Giffusion is a Web UI for generating GIFs and Videos using Stable Diffusion.

Open In Colab Open In Comet

To Run

In Colab

Open the Colab Notebook linked above and follow the instructions to start the Giffusion UI

On your local machine

Clone the Giffusion repository

git clone https://github.com/DN6/giffusion.git && cd giffusion

Install the requirements

pip install -r requirements.txt

Start the application

python app.py

Features

Saving and Loading Sessions

Giffusion uss the Hugging Face Hub to save output generations and settings. To save and load sessions, you will first need to set your Hugging Face access token using huggingface-cli login.

Once set, you can save your session by clicking on the Save Session button in the Session Settings. This will create a dataset repo on the Hub and save your settings and output generations to a folder with a randomly generated name. You can also set the Repo ID and Session Name manually in order to save your session to a specific repo.
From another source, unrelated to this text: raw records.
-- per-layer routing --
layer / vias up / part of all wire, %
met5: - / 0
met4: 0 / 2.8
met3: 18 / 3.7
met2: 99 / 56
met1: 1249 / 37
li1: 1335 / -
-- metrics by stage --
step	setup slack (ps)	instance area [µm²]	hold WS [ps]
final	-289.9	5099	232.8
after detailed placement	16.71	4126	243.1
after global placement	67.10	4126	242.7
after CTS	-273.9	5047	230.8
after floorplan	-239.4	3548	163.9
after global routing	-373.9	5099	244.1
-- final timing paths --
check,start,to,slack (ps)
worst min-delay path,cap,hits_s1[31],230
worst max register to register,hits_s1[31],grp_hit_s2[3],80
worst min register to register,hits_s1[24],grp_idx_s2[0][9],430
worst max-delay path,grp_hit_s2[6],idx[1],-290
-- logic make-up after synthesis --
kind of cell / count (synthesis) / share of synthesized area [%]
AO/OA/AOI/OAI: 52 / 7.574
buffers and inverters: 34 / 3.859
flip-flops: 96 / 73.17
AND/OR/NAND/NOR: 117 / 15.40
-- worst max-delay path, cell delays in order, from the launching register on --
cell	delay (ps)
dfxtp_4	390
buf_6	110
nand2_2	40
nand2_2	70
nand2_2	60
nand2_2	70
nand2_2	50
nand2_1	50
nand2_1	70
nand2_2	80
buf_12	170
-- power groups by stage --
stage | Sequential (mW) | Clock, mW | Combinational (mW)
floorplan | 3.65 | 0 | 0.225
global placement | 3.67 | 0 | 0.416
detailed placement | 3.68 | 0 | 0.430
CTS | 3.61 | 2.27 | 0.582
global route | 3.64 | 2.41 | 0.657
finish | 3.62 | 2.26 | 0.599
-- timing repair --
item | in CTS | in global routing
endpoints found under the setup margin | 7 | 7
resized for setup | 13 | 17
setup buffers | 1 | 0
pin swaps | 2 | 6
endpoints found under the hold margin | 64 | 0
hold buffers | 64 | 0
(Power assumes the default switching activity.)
Loading sessions works in a similar manner. Simply provide the Repo ID and Session Name of the session you would like to load and click on the Load Session button. You can filter the settings for the individual components in the UI using the dropdown selector.

Bring Your Own Pipeline

Giffusion supports using any pipeline and compatible checkpoint from the Diffusers library. Simply paste in the checkpoint name and pipeline name in the Pipeline Settings

ControlNet Support

Giffusion allows you to use the StableDiffusionControlNetPipeline. Simply paste in the ControlNet checkpoint you would like to use to load in the Pipeline.

MultiControlnet's are also supported. Just paste in a list of model checkpoint paths from the Hugging Face Hub

lllyasviel/control_v11p_sd15_softedge, lllyasviel/control_v11f1p_sd15_depth

Notes on Preprocessing: When using Controlnets, you need to preprocess your inputs before using them as conditioning signals for the model. The Controlnet Preprocessing Settings allow you to choose a set of preprocessing options to apply to your image. Be sure to select them in the same order as your Controlnet models. For example, for the code snippet above, you would have to select the softedge preprocessor before the depth one. If you are using a Controlnet model that requires no processing that in a MultiControlnet setting, a no-processing option is also provided.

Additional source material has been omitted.